In doing so, the longtime president showed he remains as influential as ever - even as he moves closer to a fifth term leading soccer's governing body.
Blatter was in combative form at a news conference after a two-day executive committee meeting, and used his chance to seize back control of an agenda dominated for a week by ethics prosecutor Michael Garcia.
Still, even on a day when Blatter told his executive committee he intends to run for re-election next year, he had to spend more time talking about a corruption investigation when addressing the media.
Responding to public pressure on FIFA to publish a report into alleged corruption surrounding the bids for the 2018 and 2022 World Cup, Blatter said his body is bound by its ethics code to keep it secret. He also chided the chief investigator, former U.S. Attorney Michael Garcia, for issuing a press release Wednesday calling for FIFA's executive committee to publish his report, rather than contacting Blatter personally.
''The FIFA president or secretary general have not had any demands or requests from Mr. Garcia to speak with us,'' Blatter said Friday. ''The only contact that we have had ... was his press releases.''
GREENBURGH, N.Y. (AP) - Phil Jackson said it happens every time he walks around New York.
''Someone asks the question, `How we gonna be? How we doing?''' Jackson said.
OK, so how are the Knicks going to be?
''We believe we're going to be a playoff team,'' Jackson said, ''and then we don't know how far we'll be able to go, but we're hoping for the best.''
It was an optimistic and possibly realistic view of the Knicks, who went 37-45 last season and missed the playoffs. Jackson was hired as team president late in the season, re-signed All-Star Carmelo Anthony, hired Derek Fisher as coach, and engineered a number of roster moves to make the team younger, deeper and quicker.
He also hopes that makes them better, but the 11-time champion as a coach with the Bulls and Lakers realizes there's a process to building contending teams that the Knicks haven't been following.
''Usually teams come into the playoffs and learn from being in the playoffs, and gradually assume the capabilities of carrying out the championship,'' Jackson said. ''I was fortunate to have a situation in L.A. where a team had gone into the playoffs. They had been swept a couple of times in the playoff run, but they had been in the midst of the playoffs and were able to win the very first year that I coached that team there, which was a ready-made team basically with tremendous talent. Very similar situation in Chicago.

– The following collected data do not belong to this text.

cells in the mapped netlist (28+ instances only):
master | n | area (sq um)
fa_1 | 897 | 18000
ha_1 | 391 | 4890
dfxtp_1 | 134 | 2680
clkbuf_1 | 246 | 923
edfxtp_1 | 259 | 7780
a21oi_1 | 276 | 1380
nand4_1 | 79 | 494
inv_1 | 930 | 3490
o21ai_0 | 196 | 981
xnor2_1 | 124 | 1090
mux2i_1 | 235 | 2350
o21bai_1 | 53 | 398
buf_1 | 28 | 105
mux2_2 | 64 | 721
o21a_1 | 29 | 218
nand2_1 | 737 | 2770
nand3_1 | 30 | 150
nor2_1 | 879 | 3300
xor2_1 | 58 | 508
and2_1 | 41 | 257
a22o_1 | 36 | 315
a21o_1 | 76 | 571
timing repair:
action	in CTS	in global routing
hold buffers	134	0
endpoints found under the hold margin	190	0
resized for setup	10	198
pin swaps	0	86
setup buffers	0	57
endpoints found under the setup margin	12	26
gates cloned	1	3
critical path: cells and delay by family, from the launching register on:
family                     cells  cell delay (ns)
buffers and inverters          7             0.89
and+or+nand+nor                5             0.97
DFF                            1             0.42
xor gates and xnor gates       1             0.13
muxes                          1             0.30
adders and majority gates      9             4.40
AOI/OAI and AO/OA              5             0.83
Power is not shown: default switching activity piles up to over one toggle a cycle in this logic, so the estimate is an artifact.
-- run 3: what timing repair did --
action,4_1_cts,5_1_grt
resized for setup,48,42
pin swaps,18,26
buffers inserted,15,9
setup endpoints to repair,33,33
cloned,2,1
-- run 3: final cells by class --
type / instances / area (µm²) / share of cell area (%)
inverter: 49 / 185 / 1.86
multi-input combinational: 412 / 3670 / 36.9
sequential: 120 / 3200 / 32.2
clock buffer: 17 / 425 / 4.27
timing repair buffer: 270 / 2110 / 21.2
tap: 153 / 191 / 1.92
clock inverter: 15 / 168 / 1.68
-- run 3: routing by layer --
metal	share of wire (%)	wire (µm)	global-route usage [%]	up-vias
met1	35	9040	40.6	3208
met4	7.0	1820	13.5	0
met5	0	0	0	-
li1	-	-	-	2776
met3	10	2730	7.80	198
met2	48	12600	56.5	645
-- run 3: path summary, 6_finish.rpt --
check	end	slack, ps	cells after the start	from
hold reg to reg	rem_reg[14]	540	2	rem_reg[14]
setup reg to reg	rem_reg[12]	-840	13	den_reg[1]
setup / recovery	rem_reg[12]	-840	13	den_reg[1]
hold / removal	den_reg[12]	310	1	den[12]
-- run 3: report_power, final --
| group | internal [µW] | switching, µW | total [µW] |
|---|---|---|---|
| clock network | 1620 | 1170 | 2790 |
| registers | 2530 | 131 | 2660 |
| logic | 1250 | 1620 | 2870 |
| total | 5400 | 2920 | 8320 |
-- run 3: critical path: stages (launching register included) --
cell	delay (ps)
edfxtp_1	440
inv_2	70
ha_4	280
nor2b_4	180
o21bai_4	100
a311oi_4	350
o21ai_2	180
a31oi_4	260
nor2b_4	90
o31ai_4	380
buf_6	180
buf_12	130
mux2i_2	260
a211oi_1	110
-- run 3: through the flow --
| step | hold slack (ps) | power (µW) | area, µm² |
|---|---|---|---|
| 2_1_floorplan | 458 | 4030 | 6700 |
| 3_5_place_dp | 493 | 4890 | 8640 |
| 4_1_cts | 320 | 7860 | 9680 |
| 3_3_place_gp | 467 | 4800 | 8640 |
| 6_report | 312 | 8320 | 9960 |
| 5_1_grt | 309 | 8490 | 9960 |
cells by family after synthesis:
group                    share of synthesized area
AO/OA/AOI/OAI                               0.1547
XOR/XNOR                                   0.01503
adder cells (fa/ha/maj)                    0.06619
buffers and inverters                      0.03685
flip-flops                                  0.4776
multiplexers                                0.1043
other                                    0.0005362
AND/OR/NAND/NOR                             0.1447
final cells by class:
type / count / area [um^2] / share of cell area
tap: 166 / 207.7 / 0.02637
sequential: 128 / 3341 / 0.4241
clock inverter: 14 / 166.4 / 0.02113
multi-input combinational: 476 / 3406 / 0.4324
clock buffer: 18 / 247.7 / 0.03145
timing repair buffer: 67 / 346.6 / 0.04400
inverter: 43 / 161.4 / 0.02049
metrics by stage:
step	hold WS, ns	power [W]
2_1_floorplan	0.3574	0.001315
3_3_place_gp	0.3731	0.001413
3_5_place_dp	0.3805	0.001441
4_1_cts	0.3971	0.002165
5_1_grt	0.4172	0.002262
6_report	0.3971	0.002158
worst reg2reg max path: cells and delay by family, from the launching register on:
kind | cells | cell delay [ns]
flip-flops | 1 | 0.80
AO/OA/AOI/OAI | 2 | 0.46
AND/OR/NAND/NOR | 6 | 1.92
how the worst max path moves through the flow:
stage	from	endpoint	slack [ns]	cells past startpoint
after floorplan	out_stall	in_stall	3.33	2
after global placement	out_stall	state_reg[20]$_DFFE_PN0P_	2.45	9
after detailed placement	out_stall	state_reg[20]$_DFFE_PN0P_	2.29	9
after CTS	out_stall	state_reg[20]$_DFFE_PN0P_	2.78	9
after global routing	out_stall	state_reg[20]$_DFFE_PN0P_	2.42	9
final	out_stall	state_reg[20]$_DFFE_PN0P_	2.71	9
### src/rgbyuv_pkg.sv
// package: types, constants and helpers for the rgb to yuv 4:2:0 converter
`default_nettype none
package rgbyuv_pkg;

	localparam int unsigned CFG_W           = 13;
	localparam int unsigned APB_DW          = 32;
	localparam int unsigned APB_AW          = 3;
	localparam int unsigned MAX_DIM_DEFAULT = 4096;

	localparam logic [CFG_W-1:0] FRAME_WIDTH_RST  = 13'd640;
	localparam logic [CFG_W-1:0] FRAME_HEIGHT_RST = 13'd480;

	// register index, taken from paddr[2]
	typedef enum logic {
		REG_FRAME_WIDTH  = 1'b0,
		REG_FRAME_HEIGHT = 1'b1
	} reg_idx_t;

	// unsigned q0.16 coefficients
	localparam logic [15:0] CY_R   = 16'd19595;
	localparam logic [15:0] CY_G   = 16'd38470;
	localparam logic [15:0] CY_B   = 16'd7471;
	localparam logic [15:0] CU_R   = 16'd11076;
	localparam logic [15:0] CU_G   = 16'd21692;
	localparam logic [15:0] C_HALF = 16'd32768;
	localparam logic [15:0] CV_G   = 16'd27460;
	localparam logic [15:0] CV_B   = 16'd5308;

	// q8.16 sums need 25 bits once the rounding constant is added
	localparam int unsigned SUM_W = 25;
	localparam logic [SUM_W-1:0] OFFSET_Q = 25'd8388608;
	localparam logic [SUM_W-1:0] ROUND_Q  = 25'd32768;

	localparam logic [8:0] LUMA_LO   = 9'd16;
	localparam logic [8:0] LUMA_HI   = 9'd235;
	localparam logic [8:0] CHROMA_LO = 9'd16;
	localparam logic [8:0] CHROMA_HI = 9'd240;

	typedef struct packed {
		logic [7:0] red;
		logic [7:0] green;
		logic [7:0] blue;
	} pixel_t;

	typedef struct packed {
		logic [7:0] luma;
		logic       chroma_valid;
		logic [7:0] blue_diff;
		logic [7:0] red_diff;
		logic       frame_end;
	} yuv_t;

	// round half up, drop the fraction, clamp into lo..hi
	function automatic logic [7:0] round_clamp(
		input logic [SUM_W-1:0] sum,
		input logic [8:0]       lo,
		input logic [8:0]       hi
	);
		logic [SUM_W-1:0] rounded;
		logic [8:0]       whole;
		rounded = sum + ROUND_Q;
		whole   = rounded[SUM_W-1:16];
		if (whole < lo) begin
			whole = lo;
		end else if (whole > hi) begin
			whole = hi;
		end
		return whole[7:0];
	endfunction

endpackage
`default_nettype wire

### src/rgb_to_yuv420_converter_unit.sv
// top level: streaming rgb to yuv 4:2:0 converter with frame position tracking
`default_nettype none
// Converts one RGB pixel per clock, in raster order, into a BT.601 full-range
// luma sample (clamped 16..235) and, at the top-left pixel of every complete
// 2x2 block, a U/V chroma pair (clamped 16..240); other pixels carry zero
// chroma with chroma_valid low. frame_end marks the last pixel of the frame.
// Throughput is one pixel per clock while res_stall stays low; each input
// beat passes the input register and then the result register, with the
// coefficient multiply, round and clamp logic between them. While a
// finished result waits on res_stall the input register takes at most one more
// beat, then pix_stall holds the input until the result beat goes out.
// Frame size comes from two APB registers: frame_width at 0x0 and
// frame_height at 0x4, 13 bits each, reset 640x480. Values below 2 act as 2
// and values above MAX_DIM act as MAX_DIM. Write them only while the block is
// idle; a size change keeps the current position, and a position at or past
// the new last column or row ends that line or frame.
module rgb_to_yuv420_converter_unit #(
	parameter int unsigned MAX_DIM = rgbyuv_pkg::MAX_DIM_DEFAULT
) (
	input  wire                               clk,
	input  wire                               arst_n,
	// pixel input
	input  wire                               pix_valid,
	output logic                              pix_stall,
	input  wire  rgbyuv_pkg::pixel_t          pix,
	// result output
	output logic                              res_valid,
	input  wire                               res_stall,
	output rgbyuv_pkg::yuv_t                  res,
	// configuration
	input  wire                               psel,
	input  wire                               penable,
	input  wire                               pwrite,
	input  wire  [rgbyuv_pkg::APB_AW-1:0]     paddr,
	input  wire  [rgbyuv_pkg::APB_DW-1:0]     pwdata,
	output logic [rgbyuv_pkg::APB_DW-1:0]     prdata,
	output logic                              pready
);
	import rgbyuv_pkg::*;

	// position counters span 0..MAX_DIM-1; dimension compares need room for MAX_DIM
	localparam int unsigned POS_W = (MAX_DIM > 2) ? $clog2(MAX_DIM) : 1;
	localparam int unsigned DIM_RAW_W = $clog2(MAX_DIM + 1);
	localparam int unsigned DIM_W = (DIM_RAW_W > CFG_W) ? DIM_RAW_W : CFG_W;

	// ---------------------------------------------------------------
	// configuration registers
	// ---------------------------------------------------------------
	logic [CFG_W-1:0] frame_width_q;
	logic [CFG_W-1:0] frame_height_q;
	logic             cfg_wr;
	reg_idx_t         cfg_idx;
	logic [CFG_W-1:0] cfg_rd;

	assign pready  = 1'b1;
	assign cfg_wr  = psel && penable && pwrite && pready;
	assign cfg_idx = reg_idx_t'(paddr[2]);

	always_ff @(posedge clk or negedge arst_n) begin
		if (!arst_n) begin
			frame_width_q  <= FRAME_WIDTH_RST;
			frame_height_q <= FRAME_HEIGHT_RST;
		end else if (cfg_wr) begin
			unique case (cfg_idx)
				REG_FRAME_WIDTH:  frame_width_q  <= pwdata[CFG_W-1:0];
				REG_FRAME_HEIGHT: frame_height_q <= pwdata[CFG_W-1:0];
				default: ;
			endcase
		end
	end

	always_comb begin
		unique case (cfg_idx)
			REG_FRAME_WIDTH:  cfg_rd = frame_width_q;
			REG_FRAME_HEIGHT: cfg_rd = frame_height_q;
			default:          cfg_rd = '0;
		endcase
		prdata = APB_DW'(cfg_rd);
	end

	// ---------------------------------------------------------------
	// effective frame size, clamped into 2..MAX_DIM
	// ---------------------------------------------------------------
	logic [DIM_W-1:0] width_eff;
	logic [DIM_W-1:0] height_eff;

	function automatic logic [DIM_W-1:0] eff_dim(input logic [CFG_W-1:0] v);
		logic [DIM_W-1:0] ext;
		ext = DIM_W'(v);
		if (ext < DIM_W'(2)) begin
			return DIM_W'(2);
		end else if (ext > DIM_W'(MAX_DIM)) begin
			return DIM_W'(MAX_DIM);
		end
		return ext;
	endfunction

	assign width_eff  = eff_dim(frame_width_q);
	assign height_eff = eff_dim(frame_height_q);

	// ---------------------------------------------------------------
	// handshake: two-entry pipe, input register then result register
	// ---------------------------------------------------------------
	logic s1_valid_q;
	logic s2_free;
	logic s1_adv;
	logic pix_acc;

	assign s2_free   = !res_valid || !res_stall;
	assign s1_adv    = s1_valid_q && s2_free;
	assign pix_stall = s1_valid_q && !s2_free;
	assign pix_acc   = pix_valid && !pix_stall;

	// ---------------------------------------------------------------
	// raster position, evaluated on the accepted beat
	// ---------------------------------------------------------------
	logic [POS_W-1:0] column_q;
	logic [POS_W-1:0] row_q;
	logic [DIM_W-1:0] col_next;
	logic [DIM_W-1:0] row_next;
	logic             line_end;
	logic             last_row;
	logic             pos_cvalid;

	assign col_next   = DIM_W'(column_q) + DIM_W'(1);
	assign row_next   = DIM_W'(row_q) + DIM_W'(1);
	assign line_end   = col_next >= width_eff;
	assign last_row   = row_next >= height_eff;
	// top-left of a full 2x2 block: even position with a neighbor inside the frame
	assign pos_cvalid = !column_q[0] && !row_q[0] && !line_end && !last_row;

	always_ff @(posedge clk or negedge arst_n) begin
		if (!arst_n) begin
			column_q <= '0;
			row_q    <= '0;
		end else if (pix_acc) begin
			if (line_end) begin
				column_q <= '0;
				row_q    <= last_row ? '0 : row_next[POS_W-1:0];
			end else begin
				column_q <= col_next[POS_W-1:0];
			end
		end
	end

	// ---------------------------------------------------------------
	// stage 1: input register with position flags
	// ---------------------------------------------------------------
	pixel_t pix_s1;
	logic   cvalid_s1;
	logic   fend_s1;

	always_ff @(posedge clk or negedge arst_n) begin
		if (!arst_n) begin
			s1_valid_q <= 1'b0;
		end else if (pix_acc) begin
			s1_valid_q <= 1'b1;
		end else if (s1_adv) begin
			s1_valid_q <= 1'b0;
		end
	end

	always_ff @(posedge clk) begin
		if (pix_acc) begin
			pix_s1    <= pix;
			cvalid_s1 <= pos_cvalid;
			fend_s1   <= line_end && last_row;
		end
	end

	// ---------------------------------------------------------------
	// color math: q8.16 sums, always non-negative, wrap-free in 25 bits
	// ---------------------------------------------------------------
	logic [SUM_W-1:0] r_ext;
	logic [SUM_W-1:0] g_ext;
	logic [SUM_W-1:0] b_ext;
	logic [SUM_W-1:0] y_sum;
	logic [SUM_W-1:0] u_sum;
	logic [SUM_W-1:0] v_sum;
	yuv_t             res_d;

	always_comb begin
		r_ext = SUM_W'(pix_s1.red);
		g_ext = SUM_W'(pix_s1.green);
		b_ext = SUM_W'(pix_s1.blue);
		y_sum = SUM_W'(CY_R) * r_ext + SUM_W'(CY_G) * g_ext + SUM_W'(CY_B) * b_ext;
		u_sum = OFFSET_Q + SUM_W'(C_HALF) * b_ext
			- SUM_W'(CU_R) * r_ext - SUM_W'(CU_G) * g_ext;
		v_sum = OFFSET_Q + SUM_W'(C_HALF) * r_ext
			- SUM_W'(CV_G) * g_ext - SUM_W'(CV_B) * b_ext;

		res_d.luma         = round_clamp(y_sum, LUMA_LO, LUMA_HI);
		res_d.chroma_valid = cvalid_s1;
		res_d.blue_diff    = cvalid_s1 ? round_clamp(u_sum, CHROMA_LO, CHROMA_HI) : 8'd0;
		res_d.red_diff     = cvalid_s1 ? round_clamp(v_sum, CHROMA_LO, CHROMA_HI) : 8'd0;
		res_d.frame_end    = fend_s1;
	end

	// ---------------------------------------------------------------
	// stage 2: result register
	// ---------------------------------------------------------------
	always_ff @(posedge clk or negedge arst_n) begin
		if (!arst_n) begin
			res_valid <= 1'b0;
		end else if (s1_adv) begin
			res_valid <= 1'b1;
		end else if (!res_stall) begin
			res_valid <= 1'b0;
		end
	end

	always_ff @(posedge clk) begin
		if (s1_adv) begin
			res <= res_d;
		end
	end

`ifndef SYNTHESIS
	// a held input beat is never lost or overwritten
	a_s1_hold: assert property (@(posedge clk) disable iff (!arst_n)
		s1_valid_q && !s1_adv |=> s1_valid_q && $stable(pix_s1) && $stable(cvalid_s1))
		else $error("input register overwritten while waiting");

	// position stays inside the largest frame
	a_pos_range: assert property (@(posedge clk) disable iff (!arst_n)
		(DIM_W'(column_q) < DIM_W'(MAX_DIM)) && (DIM_W'(row_q) < DIM_W'(MAX_DIM)))
		else $error("raster position out of range");

	// column steps by one inside a line
	a_col_step: assert property (@(posedge clk) disable iff (!arst_n)
		pix_acc && !line_end |=> column_q == $past(col_next[POS_W-1:0]))
		else $error("column did not advance");

	// a chroma pixel has a right neighbor, so it cannot close the frame
	a_cv_fend: assert property (@(posedge clk) disable iff (!arst_n)
		res_valid |-> !(res.chroma_valid && res.frame_end))
		else $error("chroma on the last pixel of a frame");

	// chroma-carrying results sit inside their clamp ranges
	a_clamp: assert property (@(posedge clk) disable iff (!arst_n)
		res_valid && res.chroma_valid |->
			res.luma >= 8'd16 && res.luma <= 8'd235 &&
			res.blue_diff >= 8'd16 && res.blue_diff <= 8'd240 &&
			res.red_diff >= 8'd16 && res.red_diff <= 8'd240)
		else $error("sample outside clamp range");
`endif

endmodule
`default_nettype wire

''This team does not got a personality. It's got over 35 percent of this team has changed, so we still have to kind of come together in a bonding way that creates trust, teamwork, identity, some things like that.''
EL SEGUNDO, Calif. (AP) - Mitch Kupchak is confident Kobe Bryant will make an impressive return to the Los Angeles Lakers after losing last season to injuries.

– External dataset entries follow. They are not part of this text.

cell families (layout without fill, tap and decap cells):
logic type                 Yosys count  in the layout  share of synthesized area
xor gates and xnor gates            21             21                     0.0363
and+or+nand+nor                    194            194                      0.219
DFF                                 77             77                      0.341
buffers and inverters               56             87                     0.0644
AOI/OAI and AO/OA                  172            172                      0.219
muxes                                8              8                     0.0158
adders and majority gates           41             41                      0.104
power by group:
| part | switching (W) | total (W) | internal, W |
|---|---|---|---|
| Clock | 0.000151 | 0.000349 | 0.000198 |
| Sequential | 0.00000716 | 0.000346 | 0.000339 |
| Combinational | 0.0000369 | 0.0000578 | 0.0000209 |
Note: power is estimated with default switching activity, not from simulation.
File: config.mk
export PLATFORM = sky130hd
export DESIGN_NAME = pooled_block_bitmap_allocator
export DESIGN_NICKNAME = d
export VERILOG_FILES = /design/src/sv/pbba_pkg.sv /design/src/sv/pooled_block_bitmap_allocator.sv
export SDC_FILE = /design/constraint.sdc
export NUM_CORES = 2
export LEC_CHECK = 0
export BUFFER_PORTS_ARGS = -buffer_cell sky130_fd_sc_hd__buf_2
export CAP_MARGIN = 10
export CORE_UTILIZATION = 40
export DETAILED_ROUTE_END_ITERATION = 8
export GPL_TIMING_DRIVEN = 0
export PLACE_DENSITY_LB_ADDON = 0.3
export SKIP_CTS_REPAIR_TIMING = 1
export SLEW_MARGIN = 5
export SYNTH_ARGS = -nofsm -noshare
export SYNTH_HDL_FRONTEND = slang
export SYNTH_SLANG_ARGS = --single-unit
File: constraint.sdc
create_clock -name clk -period 6.8 [get_ports clk]
set_clock_uncertainty 0.05 [all_clocks]
set_input_delay 1.02 -clock clk [delete_from_list [all_inputs] [get_ports clk]]
set_output_delay 1.02 -clock clk [all_outputs]
set_load 0.02 [all_outputs]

The general manager also realizes the Lakers' chances of returning to the playoffs probably depend on it.
''I think he'll be very effective,'' Kupchak said Friday. ''I'm not going to predict what his statistics will be, but ... if we needed 30 or 35 (points) from him, I think he could get it.''
Kupchak radiated preseason optimism while discussing the Lakers' prospects for a rebound from last spring's disappointments. Los Angeles finished 27-55 and missed the playoffs for just the third time in 38 years, but the GM believes he has a playoff-contending roster in place around Bryant this fall.
Still, much depends on the health of Bryant, who will make $48.5 million over the next two seasons. Just six games after he finally returned from surgery on a torn Achilles tendon last winter, Bryant broke a bone near his knee and was lost for the year.
Kupchak has been watching Bryant's recovery for several months, observing his workouts at the Lakers' training complex and near his home in Orange County. Bryant has lost at least 10 pounds during the process, getting back down to his playing weight prior to the injuries.